→ **PROBLEM DETAILS**
Whenever a line in the entries below contains the string "counter", copy that line.

################

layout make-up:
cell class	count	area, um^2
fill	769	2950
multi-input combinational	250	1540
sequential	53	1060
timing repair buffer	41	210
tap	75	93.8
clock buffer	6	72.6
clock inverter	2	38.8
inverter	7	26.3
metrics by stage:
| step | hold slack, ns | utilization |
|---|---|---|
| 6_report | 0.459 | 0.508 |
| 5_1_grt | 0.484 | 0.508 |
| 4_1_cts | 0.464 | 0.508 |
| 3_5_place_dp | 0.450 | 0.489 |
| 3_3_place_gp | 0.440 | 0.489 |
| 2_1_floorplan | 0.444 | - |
--- config.mk ---
export PLATFORM = sky130hd
export DESIGN_NAME = cuenta1
export DESIGN_NICKNAME = d
export VERILOG_FILES = /design/src/rtl/cuenta1.sv
export SDC_FILE = /design/constraint.sdc
export NUM_CORES = 1
export LEC_CHECK = 0
export ABC_CLOCK_PERIOD_IN_PS = 2400
export BUFFER_PORTS_ARGS = -buffer_cell sky130_fd_sc_hd__buf_2
export CORE_MARGIN = 1.5
export CORE_UTILIZATION = 40
export CTS_CLUSTER_SIZE = 20
export DETAILED_ROUTE_END_ITERATION = 12
export PLACE_DENSITY = 0.71
export SLEW_MARGIN = 20
export SYNTH_ARGS = -nofsm -noshare
export SYNTH_HDL_FRONTEND = slang
export SYNTH_SLANG_ARGS = --single-unit
--- constraint.sdc ---
create_clock -name clk -period 2.4 [get_ports clk]
set_input_delay 0.12 -clock clk [delete_from_list [all_inputs] [get_ports clk]]
set_output_delay 0.12 -clock clk [all_outputs]
set_load 0.01 [all_outputs]
===== config.mk =====
export PLATFORM = sky130hd
export DESIGN_NAME = spi_slave
export DESIGN_NICKNAME = d
export VERILOG_FILES = /design/src/rtl/spi_slave.sv
export SDC_FILE = /design/constraint.sdc
export NUM_CORES = 1
export LEC_CHECK = 0
export ABC_CLOCK_PERIOD_IN_PS = 1730
export BUFFER_PORTS_ARGS = -buffer_cell sky130_fd_sc_hd__buf_2
export CAP_MARGIN = 20
export CORE_AREA = 2 2 63 65
export CTS_BUF_LIST = sky130_fd_sc_hd__clkbuf_8
export DETAILED_ROUTE_END_ITERATION = 12
export DIE_AREA = 0 0 65 67
export GPL_TIMING_DRIVEN = 0
export PLACE_DENSITY_LB_ADDON = 0.25
export SYNTH_ARGS = -nofsm -noshare
export SYNTH_HDL_FRONTEND = slang
export SYNTH_SLANG_ARGS = --single-unit

===== constraint.sdc =====
create_clock -name clk -period 1.73 [get_ports clk]
set_clock_uncertainty 0.1 [all_clocks]
set_input_delay 0.346 -clock clk [delete_from_list [all_inputs] [get_ports clk]]
set_output_delay 0.346 -clock clk [all_outputs]
set_load 0.05 [all_outputs]
**src/rtl/dff_pipe_pkg.sv**
```systemverilog
// -----------------------------------------------------------------------------
// dff_pipe_pkg
//
// Shared helpers for the _dff_pipe_r register pipeline.
//   clog2()        : ceiling log2, used to size the occupancy counter
//                    (CNT_W = clog2(DEPTH + 1)).
//   depth_legal()  : elaboration-time legality check for the DEPTH parameter.
//   MIN_DEPTH      : smallest legal stage count.
// -----------------------------------------------------------------------------
package dff_pipe_pkg;

  localparam int MIN_DEPTH = 1;

  // Ceiling log2 for elaboration-time sizing. clog2(1) = 0, clog2(5) = 3.
  function automatic int clog2(input int value);
    int result;
    result = 0;
    for (int i = 0; i < 31; i++) begin
      if ((1 << i) < value) begin
        result = i + 1;
      end
    end
    return result;
  endfunction

  // A pipeline without stages has no output register to drive q from.
  function automatic bit depth_legal(input int depth);
    return depth >= MIN_DEPTH;
  endfunction

endpackage

```
**src/rtl/_dff_pipe_r_stage.sv**
```systemverilog
// -----------------------------------------------------------------------------
// _dff_pipe_stage
//
// One stage of the _dff_pipe_r pipeline: a WIDTH-bit data register plus its
// valid bit, both cleared by the asynchronous active-low reset.
//
// Ports
//   clk        in   rising-edge clock
//   reset_n    in   asynchronous active-low reset (clears data and valid)
//   load       in   take valid_in/data_in at the next edge
//   flush      in   clear the valid bit at the next edge; data is held
//   valid_in   in   valid bit from the previous stage (or the input transfer)
//   data_in    in   data from the previous stage (or the d port)
//   valid_out  out  registered valid bit
//   data_out   out  registered data
// -----------------------------------------------------------------------------
module _dff_pipe_stage #(
  parameter int WIDTH = 8
) (
  input  logic             clk,
  input  logic             reset_n,
  input  logic             load,
  input  logic             flush,
  input  logic             valid_in,
  input  logic [WIDTH-1:0] data_in,
  output logic             valid_out,
  output logic [WIDTH-1:0] data_out
);

  logic             valid_d;
  logic             valid_q;
  logic [WIDTH-1:0] data_d;
  logic [WIDTH-1:0] data_q;

  always_comb begin
    valid_d = valid_q;
    data_d  = data_q;
    if (flush) begin
      // Flush only invalidates; the data register keeps its old contents.
      valid_d = 1'b0;
    end else if (load) begin
      // Data follows the predecessor even when the incoming valid is 0,
      // so the data path needs no extra enable qualification.
      valid_d = valid_in;
      data_d  = data_in;
    end
  end

  always_ff @(posedge clk or negedge reset_n) begin
    if (!reset_n) begin
      valid_q <= 1'b0;
      data_q  <= '0;
    end else begin
      valid_q <= valid_d;
      data_q  <= data_d;
    end
  end

  assign valid_out = valid_q;
  assign data_out  = data_q;

endmodule

```
**src/rtl/_dff_pipe_r.sv**
```systemverilog
// -----------------------------------------------------------------------------
// _dff_pipe_r
//
// WIDTH x DEPTH register pipeline with valid/ready flow control, bubble
// collapsing and synchronous flush. Used as a delay/retiming element that
// tolerates downstream back-pressure without losing or duplicating words.
//
// Handshake: a word moves across an interface on a rising edge exactly when
// valid and ready are both 1 in the cycle before that edge. in_valid/d must be
// held by the producer until in_ready is seen; out_valid/q are held by this
// block until out_ready is seen. in_ready depends combinationally on
// out_ready (it ripples back through the stage chain) and is forced low
// while flush is high.
//
// Parameters
//   WIDTH  data bits per stage (>= 1)
//   DEPTH  number of register stages (>= 1)
//   CNT_W  derived width of count, clog2(DEPTH + 1)
//
// Ports
//   clk        in   rising-edge clock
//   reset_n    in   asynchronous active-low reset
//   flush      in   synchronous clear of every valid bit; no accept that cycle
//   in_valid   in   upstream word present on d
//   in_ready   out  block accepts d this cycle
//   d          in   input data
//   out_valid  out  q holds a valid word
//   out_ready  in   downstream accepts q this cycle
//   q          out  output data (last stage)
//   count      out  number of valid stages (registered)
//
// Build option
//   DFF_PIPE_COUNT_EN  when defined, the occupancy counter is built; when
//                      undefined, count is tied to zero.
// -----------------------------------------------------------------------------
module _dff_pipe_r
  import dff_pipe_pkg::*;
#(
  parameter  int WIDTH = 8,
  parameter  int DEPTH = 4,
  localparam int CNT_W = clog2(DEPTH + 1)
) (
  input  logic             clk,
  input  logic             reset_n,
  input  logic             flush,
  input  logic             in_valid,
  output logic             in_ready,
  input  logic [WIDTH-1:0] d,
  output logic             out_valid,
  input  logic             out_ready,
  output logic [WIDTH-1:0] q,
  output logic [CNT_W-1:0] count
);

  localparam bit DEPTH_OK = depth_legal(DEPTH);

  if (!DEPTH_OK) begin : g_depth_check
    $error("_dff_pipe_r: DEPTH must be at least 1");
  end

  logic             stage_valid [DEPTH];
  logic [WIDTH-1:0] stage_data  [DEPTH];
  logic [DEPTH-1:0] adv;
  logic             push;

  // adv[i] = ~v[i] | adv[i+1], with adv[DEPTH-1] = ~v[DEPTH-1] | out_ready.
  // Unrolled as "some stage at or after i is empty, or the output drains",
  // tracked with a running AND of the valid bits from the output end.
  always_comb begin
    logic full_tail;
    full_tail = 1'b1;
    adv       = '0;
    for (int i = DEPTH - 1; i >= 0; i--) begin
      full_tail = full_tail & stage_valid[i];
      adv[i]    = ~full_tail | out_ready;
    end
  end

  assign in_ready  = adv[0] & ~flush;
  assign push      = in_valid & in_ready;
  assign out_valid = stage_valid[DEPTH-1];
  assign q         = stage_data[DEPTH-1];

  for (genvar i = 0; i < DEPTH; i++) begin : g_stage
    logic             valid_src;
    logic [WIDTH-1:0] data_src;

    if (i == 0) begin : g_head
      // The head valid is the accepted transfer, not raw in_valid.
      assign valid_src = push;
      assign data_src  = d;
    end else begin : g_body
      assign valid_src = stage_valid[i-1];
      assign data_src  = stage_data[i-1];
    end

    _dff_pipe_stage #(
      .WIDTH (WIDTH)
    ) u_stage (
      .clk       (clk),
      .reset_n   (reset_n),
      .load      (adv[i]),
      .flush     (flush),
      .valid_in  (valid_src),
      .data_in   (data_src),
      .valid_out (stage_valid[i]),
      .data_out  (stage_data[i])
    );
  end

`ifdef DFF_PIPE_COUNT_EN
  logic             pop;
  logic [CNT_W-1:0] count_d;
  logic [CNT_W-1:0] count_q;

  assign pop = out_valid & out_ready;

  // Push and pop on the same edge cancel; flush wins over both and matches
  // the valid bits all clearing on that edge.
  always_comb begin
    count_d = count_q;
    if (flush) begin
      count_d = '0;
    end else begin
      count_d = count_q + CNT_W'(push) - CNT_W'(pop);
    end
  end

  always_ff @(posedge clk or negedge reset_n) begin
    if (!reset_n) begin
      count_q <= '0;
    end else begin
      count_q <= count_d;
    end
  end

  assign count = count_q;
`else
  assign count = '0;
`endif

endmodule

```
**config.mk**
```make
export PLATFORM = sky130hd
export DESIGN_NAME = _dff_pipe_r
export DESIGN_NICKNAME = d
export VERILOG_FILES = /design/src/rtl/dff_pipe_pkg.sv /design/src/rtl/_dff_pipe_r_stage.sv /design/src/rtl/_dff_pipe_r.sv
export SDC_FILE = /design/constraint.sdc
export NUM_CORES = 1
export LEC_CHECK = 0
export CAP_MARGIN = 20
export CORE_ASPECT_RATIO = 0.9
export CORE_UTILIZATION = 53
export CTS_CLUSTER_DIAMETER = 80
export DETAILED_ROUTE_END_ITERATION = 12
export PLACE_DENSITY = 0.88
export SETUP_SLACK_MARGIN = 0.5
export SLEW_MARGIN = 20
export SYNTH_ARGS = -nofsm -noshare
export SYNTH_HDL_FRONTEND = slang
export SYNTH_SLANG_ARGS = --single-unit
```
**constraint.sdc**
```tcl
create_clock -name clk -period 2.4 [get_ports clk]
set_clock_uncertainty 0.05 [all_clocks]
set_input_delay 0.24 -clock clk [delete_from_list [all_inputs] [get_ports clk]]
set_output_delay 0.24 -clock clk [all_outputs]
set_load 0.05 [all_outputs]
```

################

→ **ANSWER TO THIS EXERCISE**
//   clog2()        : ceiling log2, used to size the occupancy counter
//   DFF_PIPE_COUNT_EN  when defined, the occupancy counter is built; when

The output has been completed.